TASK REQUIREMENTS » Sort through the entries below and pull out lines containing the word "runs".

[Collected data entries]

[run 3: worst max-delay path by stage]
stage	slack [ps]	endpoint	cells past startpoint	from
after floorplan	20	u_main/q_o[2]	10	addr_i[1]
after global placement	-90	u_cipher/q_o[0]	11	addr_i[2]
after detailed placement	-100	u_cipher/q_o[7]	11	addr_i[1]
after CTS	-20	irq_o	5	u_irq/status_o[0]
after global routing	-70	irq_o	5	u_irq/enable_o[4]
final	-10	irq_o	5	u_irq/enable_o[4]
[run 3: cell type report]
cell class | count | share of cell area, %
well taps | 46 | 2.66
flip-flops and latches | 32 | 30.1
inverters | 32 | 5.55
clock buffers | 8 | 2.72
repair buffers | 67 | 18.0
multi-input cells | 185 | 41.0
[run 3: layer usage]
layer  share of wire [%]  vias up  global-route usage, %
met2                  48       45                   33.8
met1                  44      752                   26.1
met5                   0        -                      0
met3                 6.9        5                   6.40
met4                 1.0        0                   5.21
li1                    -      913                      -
## config.mk

```make
export PLATFORM = sky130hd
export DESIGN_NAME = vsc_sysctl
export DESIGN_NICKNAME = d
export VERILOG_FILES = /design/src/vsc_pkg.sv /design/src/vsc_tmr_if.sv /design/src/vsc_sync.sv /design/src/vsc_bus_timer.sv /design/src/vsc_sysctl.sv
export SDC_FILE = /design/constraint.sdc
export NUM_CORES = 1
export LEC_CHECK = 0
export BUFFER_PORTS_ARGS = -buffer_cell sky130_fd_sc_hd__buf_2
export CORE_ASPECT_RATIO = 1.4
export CORE_UTILIZATION = 47
export DETAILED_ROUTE_END_ITERATION = 8
export GPL_TIMING_DRIVEN = 1
export PLACE_DENSITY_LB_ADDON = 0.08
export SLEW_MARGIN = 20
export SYNTH_ARGS = -nofsm -noshare
export SYNTH_HDL_FRONTEND = slang
export SYNTH_SLANG_ARGS = --single-unit
```

## constraint.sdc

```tcl
create_clock -name clk -period 2.3 [get_ports clk]
set_input_delay 0.46 -clock clk [delete_from_list [all_inputs] [get_ports clk]]
set_output_delay 0.46 -clock clk [all_outputs]
set_load 0.02 [all_outputs]
```

## src/vsc_pkg.sv

```systemverilog
// Purpose: shared constants and types of the slot-one system controller
// Assumes: 100 MHz core clock, APB register access
// Notes: offsets are byte addresses of 32-bit words
package vsc_pkg;
  // ----------------------------------------
  // clocking and timing
  // ----------------------------------------
  localparam int CLK_MHZ = 100;
  localparam int SYSCLK_MHZ = 16;
  localparam int GNT_TMO_US = 16;
  localparam int GNT_TMO_CYC = GNT_TMO_US * CLK_MHZ;
  localparam int GNT_CNT_W = $clog2(GNT_TMO_CYC);
  localparam logic [GNT_CNT_W-1:0] GNT_CNT_MAX = GNT_CNT_W'(GNT_TMO_CYC - 1);
  localparam int DETECT_MS = 40;
  localparam int DETECT_CYC = DETECT_MS * 1000 * CLK_MHZ;
  localparam int PRE_W = $clog2(CLK_MHZ);
  localparam logic [PRE_W-1:0] PRE_MAX = PRE_W'(CLK_MHZ - 1);
  localparam int RST_STRETCH_CYC = 16;
  localparam int DIV_W = 8;
  localparam logic [DIV_W-1:0] DIV_STEP = DIV_W'(2 * SYSCLK_MHZ);
  localparam logic [DIV_W-1:0] DIV_MOD = DIV_W'(CLK_MHZ);
  // ----------------------------------------
  // arbitration levels
  // ----------------------------------------
  localparam int LVL_N = 4;
  localparam int LVL_W = 2;
  localparam logic [LVL_W-1:0] LVL_TOP = 2'h3;
  localparam logic [LVL_N-1:0] LVL_NONE_N = 4'hf;
  typedef enum logic [1:0] {
    ARB_IDLE = 2'b00,
    ARB_GRANT = 2'b01,
    ARB_BUSY = 2'b10
  } vsc_arb_state_t;
  // ----------------------------------------
  // register map
  // ----------------------------------------
  localparam int ADDR_W = 8;
  localparam logic [ADDR_W-1:0] OFF_CTRL = 8'h00;
  localparam logic [ADDR_W-1:0] OFF_BTMO = 8'h04;
  localparam logic [ADDR_W-1:0] OFF_BSET = 8'h08;
  localparam logic [ADDR_W-1:0] OFF_BCLR = 8'h0c;
  localparam logic [ADDR_W-1:0] OFF_FORCE = 8'h10;
  localparam logic [ADDR_W-1:0] OFF_STAT = 8'h14;
  localparam int CTRL_RR = 0;
  localparam int CTRL_SRST = 1;
  localparam int CTRL_PFE = 2;
  localparam int BIT_SFAIL = 0;
  localparam int ST_ROLE = 0;
  localparam int ST_ATMO = 1;
  localparam int ST_SFAIL = 2;
  localparam int ST_BUSY = 3;
  localparam int ST_OWN = 4;
  localparam int ST_BERR = 6;
  localparam int TMO_W = 8;
  localparam logic [TMO_W-1:0] BTMO_RST = 8'h40;
  // ----------------------------------------
  // synchronised pin vector
  // ----------------------------------------
  localparam int SYNC_W = 13;
  // straps settle to off, active-low bus lines to released
  localparam logic [SYNC_W-1:0] SYNC_RST = 13'h7ff;
  localparam int SI_BR = 0;
  localparam int SI_BBSY = 4;
  localparam int SI_DS = 5;
  localparam int SI_DTACK = 7;
  localparam int SI_BERR = 8;
  localparam int SI_ACF = 9;
  localparam int SI_GIN = 10;
  localparam int SI_AUTO = 11;
  localparam int SI_STAT = 12;
endpackage

```

## src/vsc_tmr_if.sv

```systemverilog
// Purpose: link between controller and bus timer
// Assumes: one clock domain
// Notes: run clears the count when low
interface vsc_tmr_if;
  logic run;
  logic [vsc_pkg::TMO_W-1:0] limit;
  logic expired;
  modport ctl (output run, output limit, input expired);
  modport tmr (input run, input limit, output expired);
endinterface

```

## src/vsc_sync.sv

```systemverilog
// Purpose: two-flop synchroniser for pins
// Assumes: inputs asynchronous to clk
// Notes: reset value chosen per bit
module vsc_sync #(
  parameter int W = 1,
  parameter logic [W-1:0] RST_VAL = '0
) (
  input wire logic clk,
  input wire logic rstn,
  input wire logic [W-1:0] d,
  output logic [W-1:0] q
);
  logic [W-1:0] meta_q;
  always_ff @(posedge clk or negedge rstn) begin
    if (!rstn) begin
      meta_q <= RST_VAL;
      q <= RST_VAL;
    end else begin
      meta_q <= d;
      q <= meta_q;
    end
  end
endmodule

```

## src/vsc_bus_timer.sv

```systemverilog
// Purpose: microsecond bus timer for stalled data strobes
// Assumes: run held while the strobe is pending
// Notes: a limit of zero never expires
module vsc_bus_timer (
  input wire logic clk,
  input wire logic rstn,
  vsc_tmr_if.tmr tif
);
  import vsc_pkg::*;
  logic [PRE_W-1:0] pre_q;
  logic [TMO_W-1:0] us_q;
  always_ff @(posedge clk or negedge rstn) begin
    if (!rstn) begin
      pre_q <= '0;
      us_q <= '0;
    end else if (!tif.run) begin
      pre_q <= '0;
      us_q <= '0;
    end else if (pre_q == PRE_MAX) begin
      pre_q <= '0;
      if (!tif.expired) begin
        us_q <= us_q + 1'b1;
      end
    end else begin
      pre_q <= pre_q + 1'b1;
    end
  end
  always_ff @(posedge clk or negedge rstn) begin
    if (!rstn) begin
      tif.expired <= 1'b0;
    end else begin
      tif.expired <= tif.run && (tif.limit != '0) && (us_q >= tif.limit);
    end
  end
endmodule

```

## src/vsc_sysctl.sv

```systemverilog
// Purpose: slot-one system controller: arbiter, bus timer, clock, reset, fail drivers
// Assumes: por_n is power-on only; rstn is the board hardware reset
// Notes: role (unless set by auto detection), clock and reset drivers survive board reset; por_n clears them
// Notes on behaviour
// - controller duties only while this board acts as slot-one controller.
// - fixed priority grants highest pending level, from level 3 to 0.
// - fixed priority asserts bus clear when a higher level requests.
// - round robin scans levels 3 toward 0, one grant per level each pass.
// - grant withdrawn and timeout status set if busy absent for 16 us.
// - bus timer runs from data strobe until acknowledge or bus error.
// - timer beyond programmed microseconds drives bus error to abort cycle.
// - system clock of 16 MHz runs continuously, also during reset.
// - system clock output disabled when not controller.
// - system reset driven only while controller.
// - software reset bit drives system reset.
// - local hardware reset drives system reset.
// - power fail drives system reset only when enabled.
// - fail line set through bit-set and released through bit-clear.
// - active-low user fail indicator follows the fail state.
// - build parameter chooses fail line state after reset.
// - fail line asserted at reset stays until software clears it.
// - fail line driven regardless of controller role.
// - slot detection used only when auto strap is one.
// - grant-in level 3 sampled 40 ms after reset; low makes controller.
// - force command makes the board controller regardless of detection.
// - strap zero: static strap or force command decides role.
//
// Implementation choices: the register offsets and the APB interface to the registers.
module vsc_sysctl #(
  parameter int DETECT_CNT = vsc_pkg::DETECT_CYC,
  parameter bit SYSFAIL_MODE = 1'b0,
  parameter int RST_STRETCH = vsc_pkg::RST_STRETCH_CYC
) (
  input wire logic clk,
  input wire logic rstn,
  input wire logic por_n,
  input wire logic psel,
  input wire logic penable,
  input wire logic pwrite,
  input wire logic [vsc_pkg::ADDR_W-1:0] paddr,
  input wire logic [31:0] pwdata,
  output logic [31:0] prdata,
  output logic pready,
  output logic pslverr,
  input wire logic [vsc_pkg::LVL_N-1:0] br_sense_n,
  input wire logic bbsy_sense_n,
  output logic [vsc_pkg::LVL_N-1:0] bg_drive_n,
  output logic bclr_drive_n,
  input wire logic [1:0] ds_sense_n,
  input wire logic dtack_sense_n,
  input wire logic berr_sense_n,
  output logic berr_val,
  output logic berr_en,
  input wire logic acfail_sense_n,
  output logic sysclk_val,
  output logic sysclk_en,
  output logic sysreset_val,
  output logic sysreset_en,
  output logic sysfail_val,
  output logic sysfail_en,
  output logic user_sysfail_n,
  input wire logic grant_in_n,
  input wire logic auto_slot_detect_strap,
  input wire logic static_controller_strap
);
  import vsc_pkg::*;
  localparam int DET_W = $clog2(DETECT_CNT + 1);
  localparam int STR_W = $clog2(RST_STRETCH + 1);

  // ----------------------------------------
  // pin synchronisers
  // ----------------------------------------
  logic [SYNC_W-1:0] pins_s;
  logic rstn_s;
  vsc_sync #(.W(SYNC_W), .RST_VAL(SYNC_RST)) u_pin_sync (
    .clk(clk),
    .rstn(por_n),
    .d({static_controller_strap, auto_slot_detect_strap, grant_in_n, acfail_sense_n,
        berr_sense_n, dtack_sense_n, ds_sense_n, bbsy_sense_n, br_sense_n}),
    .q(pins_s)
  );
  // local reset seen as a level so it can drive the backplane reset
  vsc_sync #(.W(1), .RST_VAL(1'b0)) u_rst_sync (
    .clk(clk),
    .rstn(por_n),
    .d(rstn),
    .q(rstn_s)
  );
  logic [LVL_N-1:0] req;
  logic bbsy_n_s, ds_act, dtack_n_s, berr_n_s, acfail_n_s, auto_s, static_s, gin_n_s;
  assign req = ~pins_s[SI_BR +: LVL_N];
  assign bbsy_n_s = pins_s[SI_BBSY];
  assign ds_act = ~&pins_s[SI_DS +: 2];
  assign dtack_n_s = pins_s[SI_DTACK];
  assign berr_n_s = pins_s[SI_BERR];
  assign acfail_n_s = pins_s[SI_ACF];
  assign gin_n_s = pins_s[SI_GIN];
  assign auto_s = pins_s[SI_AUTO];
  assign static_s = pins_s[SI_STAT];

  // ----------------------------------------
  // register bus
  // ----------------------------------------
  logic rr_q, soft_q, pfe_q, sfail_q, forced_q, role_q, atmo_q;
  logic [TMO_W-1:0] btmo_q;
  logic acc, wr_evt, hit;
  logic [31:0] rd_val;
  logic [LVL_W-1:0] owner_q;
  vsc_arb_state_t state_q;
  assign acc = psel && penable && !pready;
  assign wr_evt = psel && penable && pready && pwrite;
  always_comb begin
    rd_val = '0;
    hit = 1'b1;
    unique case (paddr)
      OFF_CTRL: begin
        rd_val[CTRL_RR] = rr_q;
        rd_val[CTRL_SRST] = soft_q;
        rd_val[CTRL_PFE] = pfe_q;
      end
      OFF_BTMO: rd_val[TMO_W-1:0] = btmo_q;
      OFF_BSET, OFF_BCLR: rd_val[BIT_SFAIL] = sfail_q;
      OFF_FORCE: rd_val = '0;
      OFF_STAT: begin
        rd_val[ST_ROLE] = role_q;
        rd_val[ST_ATMO] = atmo_q;
        rd_val[ST_SFAIL] = sfail_q;
        rd_val[ST_BUSY] = (state_q == ARB_BUSY);
        rd_val[ST_OWN +: LVL_W] = owner_q;
        rd_val[ST_BERR] = berr_en;
      end
      default: hit = 1'b0;
    endcase
  end
  // answer one cycle into the access phase; writes land one edge later, as the transfer completes
  always_ff @(posedge clk or negedge rstn) begin
    if (!rstn) begin
      pready <= 1'b0;
      prdata <= '0;
      pslverr <= 1'b0;
    end else begin
      pready <= acc;
      if (acc) begin
        prdata <= pwrite ? '0 : rd_val;
        pslverr <= !hit;
      end
    end
  end
  always_ff @(posedge clk or negedge rstn) begin
    if (!rstn) begin
      rr_q <= 1'b0;
      soft_q <= 1'b0;
      pfe_q <= 1'b0;
      btmo_q <= BTMO_RST;
    end else if (wr_evt && paddr == OFF_CTRL) begin
      rr_q <= pwdata[CTRL_RR];
      soft_q <= pwdata[CTRL_SRST];
      pfe_q <= pwdata[CTRL_PFE];
    end else if (wr_evt && paddr == OFF_BTMO) begin
      btmo_q <= pwdata[TMO_W-1:0];
    end
  end

  // ----------------------------------------
  // system fail driver
  // ----------------------------------------
  logic sfail_set, sfail_clr;
  assign sfail_set = wr_evt && paddr == OFF_BSET && pwdata[BIT_SFAIL];
  assign sfail_clr = wr_evt && paddr == OFF_BCLR && pwdata[BIT_SFAIL];
  // driven whatever the role; reset state is a build choice
  always_ff @(posedge clk or negedge rstn) begin
    if (!rstn) begin
      sfail_q <= SYSFAIL_MODE;
      user_sysfail_n <= !SYSFAIL_MODE;
    end else if (sfail_set) begin
      sfail_q <= 1'b1;
      user_sysfail_n <= 1'b0;
    end else if (sfail_clr) begin
      sfail_q <= 1'b0;
      user_sysfail_n <= 1'b1;
    end
  end
  assign sysfail_en = sfail_q;
  assign sysfail_val = 1'b0;

  // ----------------------------------------
  // first slot detection and role
  // ----------------------------------------
  logic [DET_W-1:0] det_cnt_q;
  logic det_done_q, det_sc_q, det_fire;
  assign det_fire = !det_done_q && det_cnt_q == DET_W'(DETECT_CNT - 1);
  always_ff @(posedge clk or negedge rstn) begin
    if (!rstn) begin
      det_cnt_q <= '0;
      det_done_q <= 1'b0;
      det_sc_q <= 1'b0;
    end else if (det_fire) begin
      det_done_q <= 1'b1;
      det_sc_q <= !gin_n_s;
    end else if (!det_done_q) begin
      det_cnt_q <= det_cnt_q + 1'b1;
    end
  end
  // role survives board reset, except one set by auto detection, so the clock keeps running through it
  always_ff @(posedge clk or negedge por_n) begin
    if (!por_n) begin
      forced_q <= 1'b0;
      role_q <= 1'b0;
    end else begin
      if (wr_evt && paddr == OFF_FORCE) begin
        forced_q <= 1'b1;
      end
      role_q <= forced_q || (auto_s ? det_sc_q : static_s);
    end
  end

  // ----------------------------------------
  // arbiter
  // ----------------------------------------
  function automatic logic [LVL_W-1:0] pick_lvl(input logic [LVL_N-1:0] r,
                                                input logic [LVL_W-1:0] start);
    logic [LVL_W-1:0] idx;
    logic [LVL_W-1:0] res;
    res = start;
    for (int i = LVL_N - 1; i >= 0; i--) begin
      idx = start - LVL_W'(i);
      if (r[idx]) begin
        res = idx;
      end
    end
    return res;
  endfunction
  logic [LVL_W-1:0] rr_ptr_q, pick;
  logic [GNT_CNT_W-1:0] gnt_cnt_q;
  logic higher, tmo_evt;
  assign pick = pick_lvl(req, rr_q ? rr_ptr_q : LVL_TOP);
  assign higher = |(req & ~((4'h2 << owner_q) - 4'h1));
  assign tmo_evt = role_q && state_q == ARB_GRANT && bbsy_n_s && gnt_cnt_q == GNT_CNT_MAX;
  always_ff @(posedge clk or negedge rstn) begin
    if (!rstn) begin
      state_q <= ARB_IDLE;
      owner_q <= '0;
      gnt_cnt_q <= '0;
      bg_drive_n <= LVL_NONE_N;
      rr_ptr_q <= LVL_TOP;
    end else if (!role_q) begin
      state_q <= ARB_IDLE;
      bg_drive_n <= LVL_NONE_N;
      gnt_cnt_q <= '0;
    end else begin
      unique case (state_q)
        ARB_IDLE: begin
          if (|req) begin
            owner_q <= pick;
            bg_drive_n <= ~(4'h1 << pick);
            gnt_cnt_q <= '0;
            state_q <= ARB_GRANT;
          end
        end
        ARB_GRANT: begin
          if (!bbsy_n_s) begin
            bg_drive_n <= LVL_NONE_N;
            rr_ptr_q <= owner_q - 1'b1;
            state_q <= ARB_BUSY;
          end else if (gnt_cnt_q == GNT_CNT_MAX) begin
            bg_drive_n <= LVL_NONE_N;
            state_q <= ARB_IDLE;
          end else begin
            gnt_cnt_q <= gnt_cnt_q + 1'b1;
          end
        end
        ARB_BUSY: begin
          if (bbsy_n_s) begin
            state_q <= ARB_IDLE;
          end
        end
        default: state_q <= ARB_IDLE;
      endcase
    end
  end
  always_ff @(posedge clk or negedge rstn) begin
    if (!rstn) begin
      bclr_drive_n <= 1'b1;
    end else begin
      bclr_drive_n <= !(role_q && !rr_q && state_q == ARB_BUSY && higher);
    end
  end
  // a new timeout beats a software clear in the same cycle
  always_ff @(posedge clk or negedge rstn) begin
    if (!rstn) begin
      atmo_q <= 1'b0;
    end else if (tmo_evt) begin
      atmo_q <= 1'b1;
    end else if (wr_evt && paddr == OFF_STAT && pwdata[ST_ATMO]) begin
      atmo_q <= 1'b0;
    end
  end

  // ----------------------------------------
  // bus timer
  // ----------------------------------------
  vsc_tmr_if tif ();
  // own bus error must not stop the count that caused it
  assign tif.run = role_q && ds_act && dtack_n_s && (berr_n_s || berr_en);
  assign tif.limit = btmo_q;
  vsc_bus_timer u_timer (
    .clk(clk),
    .rstn(rstn),
    .tif(tif)
  );
  always_ff @(posedge clk or negedge rstn) begin
    if (!rstn) begin
      berr_en <= 1'b0;
    end else begin
      berr_en <= role_q && ds_act && tif.expired;
    end
  end
  assign berr_val = 1'b0;

  // ----------------------------------------
  // clock and reset drivers
  // ----------------------------------------
  // fractional divider: 16 MHz on average, edges jitter by one core cycle
  logic [DIV_W-1:0] div_q, div_sum;
  assign div_sum = div_q + DIV_STEP;
  always_ff @(posedge clk or negedge por_n) begin
    if (!por_n) begin
      div_q <= '0;
      sysclk_val <= 1'b0;
      sysclk_en <= 1'b0;
    end else begin
      if (div_sum >= DIV_MOD) begin
        div_q <= div_sum - DIV_MOD;
        sysclk_val <= !sysclk_val;
      end else begin
        div_q <= div_sum;
      end
      sysclk_en <= role_q;
    end
  end
  logic [STR_W-1:0] str_q;
  logic hw_rst;
  assign hw_rst = !rstn_s || str_q != '0;
  always_ff @(posedge clk or negedge por_n) begin
    if (!por_n) begin
      str_q <= '0;
      sysreset_en <= 1'b0;
    end else begin
      if (!rstn_s) begin
        str_q <= STR_W'(RST_STRETCH);
      end else if (str_q != '0) begin
        str_q <= str_q - 1'b1;
      end
      sysreset_en <= role_q && (hw_rst || soft_q || (pfe_q && !acfail_n_s));
    end
  end
  assign sysreset_val = 1'b0;
endmodule

```

==> impl_metrics.tcl, run 1 <==
set metrics [dict create \
    yosysMostFrequentCell "dfrtp_1" \
    synth-seq-cells 131 \
    avgSynthCellArea_sq_um 11.2 \
    grt_pass1_vias 4270 \
    drc 0 \
    slew_viol_final 0 \
    cpMaxStageDelayCell "dfrtp_1" \
    cts.repair.resized 0 \
    worstSetupEndpointType "flip-flop" \
    clkSinkCount 131 \
    fp-row-count 49 \
    antenna_cells 0 \
    yosysTopAreaCell "dfrtp_1" \
    synth_mux_area_share_pct 4.97 \
    synth_compound_area_share_pct 8.90 \
    path_clk_slew_ns 0.06 \
    synth.area.top_cells "dfrtp_1, dfstp_2, ha_1, xnor2_1, buf_4" \
    numCtsBuffers 17 \
    synth_xor_area_share_pct 6.59 \
    worst_pin_slew_ns 0.741 \
    seqPwrFrac_pct 41.0 \
    place.detailed.hpwl_mm 8.32 \
    die_w_um 99.4 \
    post_cts_buffers 0 \
    p_int_mw 4.79 \
    cts_root_buffer "clkbuf_16" \
    drt-pass1-iter-count 4 \
    syn_area_sq_um 6240 \
    grt-ovfl-total 0 \
    synth_top_family_by_area "simple AND/OR/NAND/NOR gates" \
    p_per_area_nw_per_um2 843 \
    combPwrFrac_pct 7.5 \
    cp.required_ns 2.59 \
    area_growth_pct 17.1 \
    fin_tns_setup_ns 0 \
    hold_violations 0 \
    relSlewSlack_pct 50.2 \
    die_h_um 138 \
    clk_latency_ns 0.41 \
    synthTopCellsByCount "dfrtp_1, nor2_1, dfstp_2" \
    ioPinCount 107 \
    grt_pass1_wl_mm 20.5 \
    synthesis.instances 557 \
    antenna_found_initial 0 \
    drt_iter0_drc 218 \
    hold_buffers 0 \
    synth_adder_area_share_pct 4.39 \
    vias_per_cell 5.31 \
    status "finished, final reports clean" \
    initial_core_util_pct 48.5 \
    clock_tree.buffer_depth 2 \
    cap_violations 0 \
    vias 4189 \
    synth_cell_types 72 \
    synth_top_area_share_pct 40.1 \
    fmax_ghz 0.516 \
    finalCritPeriodShare_pct 84.2 \
    finClkSkew_ns 0.00974 \
    worst_hold_path_type "primary input to asynchronous set/reset pin" \
    wl_mm 11.8 \
    clkPwrFrac_pct 51.5 \
    dieArea_sq_um 13800 \
    p_switching_mw 1.37 \
    power.leakage_nw 3.34 \
    ys_seq_area_share_pct 53.1 \
    htreeDepth 4 \
    yosys_warnings 0 \
    core_area_sq_um 12900 \
    grt_use_total_pct 19.0 \
    cts_tree "built" \
    async_flop_share_pct 100 \
    swShare_pct 22.3 \
    grt_max_degree 45 \
    fillCellCount 1121 \
    rsz0062_at_grt "no" \
    period_needed_ns 1.94 \
    gp_congestion 0.784 \
    critical_path_class "flip-flop to flip-flop" \
    stdcell_count 789 \
    placed_cells 757 \
    cp.arrival_ns 2.23 \
    synth_simple_gate_area_share_pct 16.0 \
    numPortBuffers 55 \
    vdd_drop_max_v 0.000403 \
    path_max_fanout 4 \
    ys.flop_type "dfrtp_1" \
    path_cells "nor4b_2, nand4_1, or3_1, nor2b_4, mux2_1" \
    setup_violations 0 \
    max_stage_delay_ns 0.41 \
    start_kind "flip-flop" \
    drive_above_1_share_pct 23.4 \
    synth_edf_count 0 \
    fin_nets 703 \
    ant_nets 0 \
    wl_per_cell_um 15.0 \
]
-- worst max-delay path, delay by kind of cell, from the launching register on --
family / cells / cell delay [ns]
flip-flops: 1 / 0.41
multiplexers: 1 / 0.31
AND/OR/NAND/NOR: 4 / 1.10
-- final cells by class --
cell class | count | area [sq um] | area share (%)
Clock buffer | 19 | 443 | 6.06
Clock inverter | 13 | 256 | 3.51
Inverter | 27 | 101 | 1.39
Multi-Input combinational cell | 383 | 2650 | 36.3
Sequential cell | 131 | 3320 | 45.4
Tap cell | 153 | 191 | 2.62
Timing Repair Buffer | 63 | 350 | 4.79
-- path summary, 6_finish.rpt --
kind / startpoint / to / slack (ns) / depth (start not counted)
max: det_cnt_q[17] / det_cnt_q[1] / 0.36 / 5
min: rstn / prdata[1] / 0.03 / 1
max reg2reg: det_cnt_q[17] / det_cnt_q[1] / 0.36 / 5
min reg2reg: u_rst_sync.meta_q / u_rst_sync.q / 0.35 / 0
max in group asynchronous: rstn / bg_drive_n[0] / 1.60 / 2
min in group clk: bbsy_sense_n / u_pin_sync.meta_q[4] / 0.14 / 1
-- layout by cell type, fill, tap and decap left out, drive strengths merged, types with 7 or more instances in the layout --
cell type,n
nand2,29
nor2b,8
nor2,51
clkbuf,19
mux2,16
a21oi,14
and3,11
inv,27
bufinv,7
xnor2,28
dfrtp,100
nand4,16
nor3,12
ha,21
conb,27
nand2b,8
o21ai,20
mux2i,10
xor2,19
buf,63
nand3,19
dfstp,31
-- state kept, by name (all words and copies together), names as in the netlist, 4 cells and up --
signal             count
u_pin_sync.meta_q     13
u_pin_sync.q          13
gnt_cnt_q             11
str_q                  5
btmo_q                 8
prdata                 8
bg_drive_n             4
u_timer.pre_q          7
det_cnt_q             22
div_q                  6
u_timer.us_q           8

EXERCISE RESPONSE »
// - bus timer runs from data strobe until acknowledge or bus error.
// - system clock of 16 MHz runs continuously, also during reset.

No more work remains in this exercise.